**** Data for this exercise
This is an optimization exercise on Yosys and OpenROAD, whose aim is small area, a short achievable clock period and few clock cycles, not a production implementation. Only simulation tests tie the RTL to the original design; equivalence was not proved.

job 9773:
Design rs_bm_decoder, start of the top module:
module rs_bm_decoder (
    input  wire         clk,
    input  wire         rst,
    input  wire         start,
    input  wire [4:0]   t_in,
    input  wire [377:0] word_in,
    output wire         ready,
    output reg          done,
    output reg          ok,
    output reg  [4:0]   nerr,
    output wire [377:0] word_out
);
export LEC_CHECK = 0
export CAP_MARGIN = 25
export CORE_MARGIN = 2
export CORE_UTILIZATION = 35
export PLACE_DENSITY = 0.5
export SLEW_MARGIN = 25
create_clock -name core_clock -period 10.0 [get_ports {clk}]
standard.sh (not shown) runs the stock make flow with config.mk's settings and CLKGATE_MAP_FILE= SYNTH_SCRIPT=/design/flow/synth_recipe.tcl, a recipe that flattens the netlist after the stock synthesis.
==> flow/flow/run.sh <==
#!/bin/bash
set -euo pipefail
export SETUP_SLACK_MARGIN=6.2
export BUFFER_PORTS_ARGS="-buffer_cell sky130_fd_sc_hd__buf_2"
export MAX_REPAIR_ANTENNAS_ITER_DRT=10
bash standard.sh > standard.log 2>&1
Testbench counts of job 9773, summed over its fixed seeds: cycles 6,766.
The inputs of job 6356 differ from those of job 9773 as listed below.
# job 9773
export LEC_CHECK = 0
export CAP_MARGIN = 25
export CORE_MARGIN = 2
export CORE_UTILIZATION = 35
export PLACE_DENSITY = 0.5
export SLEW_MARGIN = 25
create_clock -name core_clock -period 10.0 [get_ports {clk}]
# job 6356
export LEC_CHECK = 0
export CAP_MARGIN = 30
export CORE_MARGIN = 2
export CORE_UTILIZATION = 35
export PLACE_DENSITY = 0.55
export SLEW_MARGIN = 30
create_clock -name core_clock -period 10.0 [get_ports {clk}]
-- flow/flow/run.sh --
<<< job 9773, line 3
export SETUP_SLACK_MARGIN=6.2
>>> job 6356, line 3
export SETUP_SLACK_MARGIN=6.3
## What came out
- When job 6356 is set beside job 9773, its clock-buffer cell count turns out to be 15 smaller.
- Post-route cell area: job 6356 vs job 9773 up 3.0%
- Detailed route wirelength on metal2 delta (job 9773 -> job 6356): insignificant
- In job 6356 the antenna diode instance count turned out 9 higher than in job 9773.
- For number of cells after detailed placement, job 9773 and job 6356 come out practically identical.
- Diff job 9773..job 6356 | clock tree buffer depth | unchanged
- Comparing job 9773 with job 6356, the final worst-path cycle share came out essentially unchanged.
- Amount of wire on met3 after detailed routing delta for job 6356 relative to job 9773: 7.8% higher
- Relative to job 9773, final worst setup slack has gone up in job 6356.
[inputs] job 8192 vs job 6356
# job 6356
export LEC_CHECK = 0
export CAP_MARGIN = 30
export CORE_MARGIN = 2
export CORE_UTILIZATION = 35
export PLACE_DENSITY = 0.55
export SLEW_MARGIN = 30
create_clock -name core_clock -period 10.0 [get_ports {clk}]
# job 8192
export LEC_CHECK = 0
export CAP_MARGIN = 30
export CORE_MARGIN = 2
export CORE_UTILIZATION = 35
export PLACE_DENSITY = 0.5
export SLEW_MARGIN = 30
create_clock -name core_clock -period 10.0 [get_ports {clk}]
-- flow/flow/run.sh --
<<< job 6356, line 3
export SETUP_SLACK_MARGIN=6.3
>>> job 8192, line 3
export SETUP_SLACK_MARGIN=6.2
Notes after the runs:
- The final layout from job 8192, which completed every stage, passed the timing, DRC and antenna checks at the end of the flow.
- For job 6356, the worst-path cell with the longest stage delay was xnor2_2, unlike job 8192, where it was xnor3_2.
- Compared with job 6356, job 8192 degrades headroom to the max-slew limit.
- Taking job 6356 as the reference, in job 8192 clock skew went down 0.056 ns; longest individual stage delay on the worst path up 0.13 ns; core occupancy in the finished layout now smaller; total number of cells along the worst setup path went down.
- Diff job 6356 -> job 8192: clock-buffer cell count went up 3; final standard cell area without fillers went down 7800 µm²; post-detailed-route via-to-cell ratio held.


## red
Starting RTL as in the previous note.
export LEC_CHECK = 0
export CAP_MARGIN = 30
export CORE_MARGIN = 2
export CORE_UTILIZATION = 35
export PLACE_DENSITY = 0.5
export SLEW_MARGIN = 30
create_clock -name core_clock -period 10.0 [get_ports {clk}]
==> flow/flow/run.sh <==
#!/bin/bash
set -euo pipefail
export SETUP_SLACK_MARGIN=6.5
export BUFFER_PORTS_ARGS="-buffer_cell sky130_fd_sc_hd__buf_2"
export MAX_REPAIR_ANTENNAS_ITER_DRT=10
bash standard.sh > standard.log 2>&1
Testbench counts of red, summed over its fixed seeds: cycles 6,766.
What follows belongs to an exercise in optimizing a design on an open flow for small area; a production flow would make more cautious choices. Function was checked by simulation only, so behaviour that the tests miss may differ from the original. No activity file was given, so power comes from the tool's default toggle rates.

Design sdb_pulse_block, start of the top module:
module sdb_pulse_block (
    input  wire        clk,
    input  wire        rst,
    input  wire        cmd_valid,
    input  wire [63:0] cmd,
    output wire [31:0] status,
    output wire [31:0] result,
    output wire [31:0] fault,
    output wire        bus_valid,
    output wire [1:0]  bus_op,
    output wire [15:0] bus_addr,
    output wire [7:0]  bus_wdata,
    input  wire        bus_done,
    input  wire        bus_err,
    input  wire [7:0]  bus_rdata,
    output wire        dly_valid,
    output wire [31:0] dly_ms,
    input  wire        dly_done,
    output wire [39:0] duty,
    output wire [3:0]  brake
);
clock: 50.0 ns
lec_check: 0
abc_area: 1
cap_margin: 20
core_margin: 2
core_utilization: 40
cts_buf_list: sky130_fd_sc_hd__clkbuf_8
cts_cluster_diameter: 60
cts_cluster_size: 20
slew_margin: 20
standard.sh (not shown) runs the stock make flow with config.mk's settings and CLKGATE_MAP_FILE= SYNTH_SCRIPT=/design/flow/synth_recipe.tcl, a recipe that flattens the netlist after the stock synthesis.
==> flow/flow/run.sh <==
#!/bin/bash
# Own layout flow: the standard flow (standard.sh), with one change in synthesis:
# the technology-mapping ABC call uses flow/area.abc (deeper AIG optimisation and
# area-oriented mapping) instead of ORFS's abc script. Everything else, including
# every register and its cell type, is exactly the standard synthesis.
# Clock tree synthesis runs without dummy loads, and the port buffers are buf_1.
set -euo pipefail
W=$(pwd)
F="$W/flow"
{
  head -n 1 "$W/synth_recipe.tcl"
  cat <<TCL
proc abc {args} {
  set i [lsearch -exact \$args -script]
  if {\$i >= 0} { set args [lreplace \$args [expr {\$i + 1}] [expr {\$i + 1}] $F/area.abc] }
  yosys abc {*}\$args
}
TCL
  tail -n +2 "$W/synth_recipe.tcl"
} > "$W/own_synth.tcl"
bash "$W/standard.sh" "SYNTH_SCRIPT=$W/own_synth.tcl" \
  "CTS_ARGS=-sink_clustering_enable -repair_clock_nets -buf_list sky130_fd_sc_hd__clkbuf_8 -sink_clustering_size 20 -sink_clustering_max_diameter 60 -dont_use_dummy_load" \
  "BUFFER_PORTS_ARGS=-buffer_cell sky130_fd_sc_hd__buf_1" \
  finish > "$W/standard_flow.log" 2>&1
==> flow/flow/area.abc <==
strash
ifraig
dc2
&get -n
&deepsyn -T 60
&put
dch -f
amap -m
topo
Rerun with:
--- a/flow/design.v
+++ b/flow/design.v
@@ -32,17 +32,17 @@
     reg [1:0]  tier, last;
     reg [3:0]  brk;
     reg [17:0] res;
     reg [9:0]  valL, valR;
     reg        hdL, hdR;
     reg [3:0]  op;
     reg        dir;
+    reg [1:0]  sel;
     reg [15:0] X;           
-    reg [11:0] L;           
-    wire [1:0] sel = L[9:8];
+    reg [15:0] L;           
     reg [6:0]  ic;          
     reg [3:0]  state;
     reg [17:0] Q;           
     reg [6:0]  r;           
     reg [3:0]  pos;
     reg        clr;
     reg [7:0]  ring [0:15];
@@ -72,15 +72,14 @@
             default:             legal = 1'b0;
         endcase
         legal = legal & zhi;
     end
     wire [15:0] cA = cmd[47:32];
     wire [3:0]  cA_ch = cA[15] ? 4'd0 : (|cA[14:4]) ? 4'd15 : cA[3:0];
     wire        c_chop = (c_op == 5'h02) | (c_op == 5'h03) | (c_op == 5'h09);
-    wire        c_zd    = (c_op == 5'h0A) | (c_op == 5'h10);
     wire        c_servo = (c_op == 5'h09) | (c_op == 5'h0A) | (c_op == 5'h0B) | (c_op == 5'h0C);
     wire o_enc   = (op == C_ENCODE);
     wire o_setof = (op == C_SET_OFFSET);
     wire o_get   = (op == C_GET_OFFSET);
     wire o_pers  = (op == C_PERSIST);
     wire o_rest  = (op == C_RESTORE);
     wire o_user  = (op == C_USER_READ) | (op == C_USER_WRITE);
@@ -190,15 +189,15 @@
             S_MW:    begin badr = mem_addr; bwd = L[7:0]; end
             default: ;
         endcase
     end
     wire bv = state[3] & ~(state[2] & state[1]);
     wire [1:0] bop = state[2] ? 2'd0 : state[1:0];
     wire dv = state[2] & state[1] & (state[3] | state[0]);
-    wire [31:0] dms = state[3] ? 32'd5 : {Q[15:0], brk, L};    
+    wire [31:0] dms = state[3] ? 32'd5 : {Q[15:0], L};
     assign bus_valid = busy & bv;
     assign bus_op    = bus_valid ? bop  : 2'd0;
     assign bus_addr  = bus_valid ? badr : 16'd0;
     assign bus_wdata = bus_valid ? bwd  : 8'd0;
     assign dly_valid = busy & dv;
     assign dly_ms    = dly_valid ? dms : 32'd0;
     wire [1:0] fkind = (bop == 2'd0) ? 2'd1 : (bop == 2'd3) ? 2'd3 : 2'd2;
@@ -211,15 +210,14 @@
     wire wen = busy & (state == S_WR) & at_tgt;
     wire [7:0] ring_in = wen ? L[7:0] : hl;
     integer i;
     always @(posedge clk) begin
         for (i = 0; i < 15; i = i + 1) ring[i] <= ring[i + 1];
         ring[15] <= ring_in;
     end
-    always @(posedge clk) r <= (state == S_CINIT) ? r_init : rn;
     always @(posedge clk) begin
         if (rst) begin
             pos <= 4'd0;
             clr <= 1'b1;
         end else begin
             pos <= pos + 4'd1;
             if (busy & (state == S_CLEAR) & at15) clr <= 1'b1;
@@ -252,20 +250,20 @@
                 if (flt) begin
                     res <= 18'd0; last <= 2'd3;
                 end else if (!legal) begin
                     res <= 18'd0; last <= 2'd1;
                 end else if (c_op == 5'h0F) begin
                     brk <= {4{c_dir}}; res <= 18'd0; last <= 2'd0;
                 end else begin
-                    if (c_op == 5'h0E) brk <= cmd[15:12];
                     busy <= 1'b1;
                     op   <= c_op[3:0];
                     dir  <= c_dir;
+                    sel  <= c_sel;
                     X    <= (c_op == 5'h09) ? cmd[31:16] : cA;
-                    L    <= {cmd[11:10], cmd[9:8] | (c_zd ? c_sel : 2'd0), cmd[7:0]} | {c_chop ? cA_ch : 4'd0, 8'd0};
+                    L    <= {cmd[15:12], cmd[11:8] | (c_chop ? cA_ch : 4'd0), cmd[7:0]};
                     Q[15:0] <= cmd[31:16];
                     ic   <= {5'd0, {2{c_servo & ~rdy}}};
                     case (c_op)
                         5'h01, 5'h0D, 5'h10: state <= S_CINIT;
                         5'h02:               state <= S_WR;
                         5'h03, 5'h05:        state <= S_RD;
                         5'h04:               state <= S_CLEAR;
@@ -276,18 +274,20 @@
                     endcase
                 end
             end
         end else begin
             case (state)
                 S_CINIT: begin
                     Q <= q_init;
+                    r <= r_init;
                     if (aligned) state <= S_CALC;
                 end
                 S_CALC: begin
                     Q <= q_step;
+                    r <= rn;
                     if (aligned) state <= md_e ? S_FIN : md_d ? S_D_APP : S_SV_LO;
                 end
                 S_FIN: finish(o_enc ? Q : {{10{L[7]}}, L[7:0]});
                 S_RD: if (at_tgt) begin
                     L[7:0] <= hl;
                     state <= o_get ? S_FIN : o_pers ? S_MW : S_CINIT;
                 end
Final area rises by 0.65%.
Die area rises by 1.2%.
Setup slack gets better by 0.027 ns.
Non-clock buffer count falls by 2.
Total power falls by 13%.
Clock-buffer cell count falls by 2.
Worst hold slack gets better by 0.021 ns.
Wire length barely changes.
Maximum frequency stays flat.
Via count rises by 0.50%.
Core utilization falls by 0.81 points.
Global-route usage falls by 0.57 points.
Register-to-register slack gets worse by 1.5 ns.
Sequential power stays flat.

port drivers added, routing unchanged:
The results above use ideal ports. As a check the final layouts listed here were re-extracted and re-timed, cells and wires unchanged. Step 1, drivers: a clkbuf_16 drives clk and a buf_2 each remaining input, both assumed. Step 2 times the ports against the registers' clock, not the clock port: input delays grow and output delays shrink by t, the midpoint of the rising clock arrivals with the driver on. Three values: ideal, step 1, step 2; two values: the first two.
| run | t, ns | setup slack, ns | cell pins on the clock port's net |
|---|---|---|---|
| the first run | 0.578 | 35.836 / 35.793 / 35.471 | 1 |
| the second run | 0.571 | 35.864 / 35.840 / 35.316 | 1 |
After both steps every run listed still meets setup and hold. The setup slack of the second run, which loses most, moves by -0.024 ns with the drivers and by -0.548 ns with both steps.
********
Go through the records above and return every line that holds the string "fixed".

▶ Answer to the exercise
Testbench counts of job 9773, summed over its fixed seeds: cycles 6,766.
Testbench counts of red, summed over its fixed seeds: cycles 6,766.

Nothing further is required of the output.